▸ **Work to be completed**
Please return every line from the entries that has the string "register" in it.

Dataset entries
►

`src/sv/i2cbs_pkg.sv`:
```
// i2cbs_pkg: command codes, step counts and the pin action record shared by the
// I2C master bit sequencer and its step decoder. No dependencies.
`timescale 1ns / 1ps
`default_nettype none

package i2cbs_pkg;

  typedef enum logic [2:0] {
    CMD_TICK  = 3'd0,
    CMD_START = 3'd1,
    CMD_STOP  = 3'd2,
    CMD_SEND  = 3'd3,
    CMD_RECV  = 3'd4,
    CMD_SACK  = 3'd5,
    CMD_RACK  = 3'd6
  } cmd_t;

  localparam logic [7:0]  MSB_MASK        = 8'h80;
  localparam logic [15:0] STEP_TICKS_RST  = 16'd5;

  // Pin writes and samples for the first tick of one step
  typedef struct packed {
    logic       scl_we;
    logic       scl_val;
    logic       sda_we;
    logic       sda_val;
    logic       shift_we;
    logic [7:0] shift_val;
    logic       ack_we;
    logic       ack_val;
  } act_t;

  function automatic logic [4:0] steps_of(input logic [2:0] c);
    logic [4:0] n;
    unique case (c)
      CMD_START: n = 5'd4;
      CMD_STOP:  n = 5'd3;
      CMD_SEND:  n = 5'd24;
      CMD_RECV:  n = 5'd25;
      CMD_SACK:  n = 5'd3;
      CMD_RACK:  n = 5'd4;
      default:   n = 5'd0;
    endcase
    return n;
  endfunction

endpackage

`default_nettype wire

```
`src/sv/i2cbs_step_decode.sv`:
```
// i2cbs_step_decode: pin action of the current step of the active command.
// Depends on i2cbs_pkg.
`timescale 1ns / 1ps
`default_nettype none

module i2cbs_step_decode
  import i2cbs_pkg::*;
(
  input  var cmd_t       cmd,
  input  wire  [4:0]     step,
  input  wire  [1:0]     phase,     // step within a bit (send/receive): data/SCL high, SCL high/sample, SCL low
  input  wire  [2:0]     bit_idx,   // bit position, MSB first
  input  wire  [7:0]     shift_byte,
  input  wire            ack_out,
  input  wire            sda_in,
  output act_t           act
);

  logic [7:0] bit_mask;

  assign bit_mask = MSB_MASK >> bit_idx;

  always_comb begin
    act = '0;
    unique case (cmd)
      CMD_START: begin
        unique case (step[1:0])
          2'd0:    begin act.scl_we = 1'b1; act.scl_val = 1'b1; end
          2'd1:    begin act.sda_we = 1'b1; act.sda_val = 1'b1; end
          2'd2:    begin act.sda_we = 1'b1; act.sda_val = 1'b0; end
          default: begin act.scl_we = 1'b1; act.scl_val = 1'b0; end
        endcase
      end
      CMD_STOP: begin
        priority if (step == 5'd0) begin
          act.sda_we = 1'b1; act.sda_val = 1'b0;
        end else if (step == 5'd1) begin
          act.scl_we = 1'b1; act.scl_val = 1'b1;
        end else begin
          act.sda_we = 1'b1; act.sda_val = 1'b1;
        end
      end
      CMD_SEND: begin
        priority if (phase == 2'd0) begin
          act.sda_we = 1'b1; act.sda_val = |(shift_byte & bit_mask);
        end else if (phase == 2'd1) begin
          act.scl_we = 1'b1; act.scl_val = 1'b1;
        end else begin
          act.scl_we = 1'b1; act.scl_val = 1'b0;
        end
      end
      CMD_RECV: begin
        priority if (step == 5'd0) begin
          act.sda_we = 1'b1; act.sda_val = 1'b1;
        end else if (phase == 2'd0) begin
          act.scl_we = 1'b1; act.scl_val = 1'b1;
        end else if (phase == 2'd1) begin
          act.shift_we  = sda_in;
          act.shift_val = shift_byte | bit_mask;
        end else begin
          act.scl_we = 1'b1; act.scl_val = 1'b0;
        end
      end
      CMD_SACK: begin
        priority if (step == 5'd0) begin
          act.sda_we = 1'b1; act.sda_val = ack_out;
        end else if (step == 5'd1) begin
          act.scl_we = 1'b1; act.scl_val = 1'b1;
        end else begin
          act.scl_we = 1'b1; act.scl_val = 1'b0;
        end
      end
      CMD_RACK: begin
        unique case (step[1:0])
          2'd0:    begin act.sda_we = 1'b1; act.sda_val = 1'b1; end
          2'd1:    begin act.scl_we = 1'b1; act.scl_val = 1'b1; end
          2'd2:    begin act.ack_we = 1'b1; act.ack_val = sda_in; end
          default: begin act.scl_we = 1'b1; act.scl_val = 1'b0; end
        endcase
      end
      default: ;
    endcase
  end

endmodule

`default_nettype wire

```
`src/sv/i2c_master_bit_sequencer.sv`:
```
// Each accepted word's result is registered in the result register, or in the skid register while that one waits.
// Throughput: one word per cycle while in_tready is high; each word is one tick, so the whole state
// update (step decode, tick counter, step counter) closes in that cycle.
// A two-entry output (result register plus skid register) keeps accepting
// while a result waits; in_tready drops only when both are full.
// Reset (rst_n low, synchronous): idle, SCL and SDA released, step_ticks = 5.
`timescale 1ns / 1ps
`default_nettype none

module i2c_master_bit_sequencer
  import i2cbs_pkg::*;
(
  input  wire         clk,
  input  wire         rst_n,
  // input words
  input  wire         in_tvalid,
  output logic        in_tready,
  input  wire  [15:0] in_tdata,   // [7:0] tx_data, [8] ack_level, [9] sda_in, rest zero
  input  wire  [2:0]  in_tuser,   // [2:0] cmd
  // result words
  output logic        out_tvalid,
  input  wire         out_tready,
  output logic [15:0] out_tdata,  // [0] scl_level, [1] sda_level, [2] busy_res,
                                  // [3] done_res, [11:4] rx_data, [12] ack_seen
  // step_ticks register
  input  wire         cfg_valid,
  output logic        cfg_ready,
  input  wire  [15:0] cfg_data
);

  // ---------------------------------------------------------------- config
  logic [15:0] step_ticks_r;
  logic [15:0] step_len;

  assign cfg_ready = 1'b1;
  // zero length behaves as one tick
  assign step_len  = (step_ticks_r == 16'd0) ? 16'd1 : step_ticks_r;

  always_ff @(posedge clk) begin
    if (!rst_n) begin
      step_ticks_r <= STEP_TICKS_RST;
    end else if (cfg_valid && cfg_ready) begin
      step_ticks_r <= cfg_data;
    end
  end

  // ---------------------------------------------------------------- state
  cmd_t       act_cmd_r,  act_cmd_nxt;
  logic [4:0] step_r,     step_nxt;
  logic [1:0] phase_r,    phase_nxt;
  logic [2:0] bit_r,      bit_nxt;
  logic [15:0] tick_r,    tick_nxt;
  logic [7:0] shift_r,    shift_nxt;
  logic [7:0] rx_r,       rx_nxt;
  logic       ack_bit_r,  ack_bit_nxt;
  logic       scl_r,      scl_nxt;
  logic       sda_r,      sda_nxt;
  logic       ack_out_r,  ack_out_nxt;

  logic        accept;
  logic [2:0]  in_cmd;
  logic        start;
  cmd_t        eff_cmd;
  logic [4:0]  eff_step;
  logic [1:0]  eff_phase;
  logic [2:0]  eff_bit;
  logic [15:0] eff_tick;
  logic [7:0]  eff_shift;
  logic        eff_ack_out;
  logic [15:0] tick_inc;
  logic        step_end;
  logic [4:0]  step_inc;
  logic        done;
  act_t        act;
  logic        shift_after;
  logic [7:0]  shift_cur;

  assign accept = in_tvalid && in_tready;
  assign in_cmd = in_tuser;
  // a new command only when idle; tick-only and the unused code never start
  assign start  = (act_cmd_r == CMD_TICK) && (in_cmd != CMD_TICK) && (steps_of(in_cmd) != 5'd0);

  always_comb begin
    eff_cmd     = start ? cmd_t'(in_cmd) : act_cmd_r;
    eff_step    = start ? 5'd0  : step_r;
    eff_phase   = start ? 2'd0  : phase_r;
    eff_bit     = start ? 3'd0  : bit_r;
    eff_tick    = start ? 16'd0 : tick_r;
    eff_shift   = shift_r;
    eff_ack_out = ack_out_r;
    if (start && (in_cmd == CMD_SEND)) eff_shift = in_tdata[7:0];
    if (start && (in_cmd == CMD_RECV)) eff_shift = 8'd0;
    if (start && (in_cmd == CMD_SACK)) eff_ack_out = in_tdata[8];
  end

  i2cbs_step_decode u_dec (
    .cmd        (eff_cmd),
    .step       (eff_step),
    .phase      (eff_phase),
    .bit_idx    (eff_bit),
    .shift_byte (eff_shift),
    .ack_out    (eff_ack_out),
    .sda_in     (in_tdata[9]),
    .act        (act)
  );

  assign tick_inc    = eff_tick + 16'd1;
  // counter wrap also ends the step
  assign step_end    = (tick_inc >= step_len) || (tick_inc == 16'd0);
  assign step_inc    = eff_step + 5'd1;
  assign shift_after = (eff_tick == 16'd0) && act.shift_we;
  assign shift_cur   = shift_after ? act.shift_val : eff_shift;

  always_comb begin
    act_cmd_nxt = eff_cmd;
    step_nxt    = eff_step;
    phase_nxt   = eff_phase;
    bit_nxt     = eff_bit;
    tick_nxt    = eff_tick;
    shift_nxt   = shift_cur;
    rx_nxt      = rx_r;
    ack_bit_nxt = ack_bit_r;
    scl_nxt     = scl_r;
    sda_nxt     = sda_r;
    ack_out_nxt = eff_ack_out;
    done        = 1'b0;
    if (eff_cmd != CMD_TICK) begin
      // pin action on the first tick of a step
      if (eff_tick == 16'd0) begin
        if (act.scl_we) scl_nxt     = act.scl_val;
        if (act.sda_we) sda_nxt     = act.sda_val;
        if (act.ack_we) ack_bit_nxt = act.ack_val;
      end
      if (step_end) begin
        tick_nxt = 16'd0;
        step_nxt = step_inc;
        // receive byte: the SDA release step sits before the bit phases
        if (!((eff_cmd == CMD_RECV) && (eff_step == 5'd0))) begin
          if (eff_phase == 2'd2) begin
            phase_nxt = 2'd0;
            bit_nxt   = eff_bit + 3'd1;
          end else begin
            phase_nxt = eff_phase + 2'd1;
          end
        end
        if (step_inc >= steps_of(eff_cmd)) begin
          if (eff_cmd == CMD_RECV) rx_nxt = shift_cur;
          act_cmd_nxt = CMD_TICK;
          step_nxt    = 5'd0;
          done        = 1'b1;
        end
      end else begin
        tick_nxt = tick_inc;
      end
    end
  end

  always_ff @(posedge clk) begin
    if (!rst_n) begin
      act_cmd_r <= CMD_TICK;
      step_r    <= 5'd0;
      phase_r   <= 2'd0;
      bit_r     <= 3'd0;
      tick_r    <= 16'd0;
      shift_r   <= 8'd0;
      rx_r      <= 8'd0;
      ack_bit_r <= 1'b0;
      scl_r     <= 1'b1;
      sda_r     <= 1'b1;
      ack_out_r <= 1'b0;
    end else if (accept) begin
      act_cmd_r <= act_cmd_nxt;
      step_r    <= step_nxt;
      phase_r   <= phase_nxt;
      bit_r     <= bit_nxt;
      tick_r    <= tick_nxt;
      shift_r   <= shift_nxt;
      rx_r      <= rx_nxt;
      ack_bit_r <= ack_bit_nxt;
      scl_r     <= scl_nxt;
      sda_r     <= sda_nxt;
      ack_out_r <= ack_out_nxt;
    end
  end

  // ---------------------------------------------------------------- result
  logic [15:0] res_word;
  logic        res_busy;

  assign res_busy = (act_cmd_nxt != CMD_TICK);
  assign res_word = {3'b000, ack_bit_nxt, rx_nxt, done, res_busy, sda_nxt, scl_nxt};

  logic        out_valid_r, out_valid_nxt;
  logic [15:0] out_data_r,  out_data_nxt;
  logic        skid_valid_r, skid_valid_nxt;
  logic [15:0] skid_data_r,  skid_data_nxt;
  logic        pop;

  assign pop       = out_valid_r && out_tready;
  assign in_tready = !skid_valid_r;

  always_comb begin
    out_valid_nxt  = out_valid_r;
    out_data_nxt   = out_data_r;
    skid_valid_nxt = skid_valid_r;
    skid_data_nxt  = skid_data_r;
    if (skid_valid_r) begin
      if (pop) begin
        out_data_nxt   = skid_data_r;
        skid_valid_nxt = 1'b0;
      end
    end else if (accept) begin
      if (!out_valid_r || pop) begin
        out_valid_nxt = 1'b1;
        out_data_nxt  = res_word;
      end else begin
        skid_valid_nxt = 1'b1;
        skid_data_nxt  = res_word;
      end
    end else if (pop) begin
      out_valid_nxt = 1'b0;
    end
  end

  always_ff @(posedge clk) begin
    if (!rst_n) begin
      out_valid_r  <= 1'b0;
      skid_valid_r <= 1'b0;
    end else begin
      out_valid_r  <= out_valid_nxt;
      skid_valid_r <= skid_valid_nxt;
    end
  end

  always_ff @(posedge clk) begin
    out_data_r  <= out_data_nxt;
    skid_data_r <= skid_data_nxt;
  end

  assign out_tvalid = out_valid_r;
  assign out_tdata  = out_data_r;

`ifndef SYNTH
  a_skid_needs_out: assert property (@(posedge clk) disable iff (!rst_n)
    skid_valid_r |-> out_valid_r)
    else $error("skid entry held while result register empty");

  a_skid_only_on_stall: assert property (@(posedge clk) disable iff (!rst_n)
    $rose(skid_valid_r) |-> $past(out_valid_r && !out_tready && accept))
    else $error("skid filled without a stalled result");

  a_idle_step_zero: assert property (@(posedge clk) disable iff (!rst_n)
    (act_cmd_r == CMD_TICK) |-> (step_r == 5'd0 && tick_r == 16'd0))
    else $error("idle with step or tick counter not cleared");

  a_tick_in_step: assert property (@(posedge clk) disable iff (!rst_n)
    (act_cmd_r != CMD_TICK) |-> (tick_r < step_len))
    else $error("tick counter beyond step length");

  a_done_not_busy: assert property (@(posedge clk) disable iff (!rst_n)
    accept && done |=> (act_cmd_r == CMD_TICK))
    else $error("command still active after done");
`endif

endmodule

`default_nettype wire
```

◄

▸ **Finished task**
// Each accepted word's result is registered in the result register, or in the skid register while that one waits.
// A two-entry output (result register plus skid register) keeps accepting
  // step_ticks register
    else $error("skid entry held while result register empty");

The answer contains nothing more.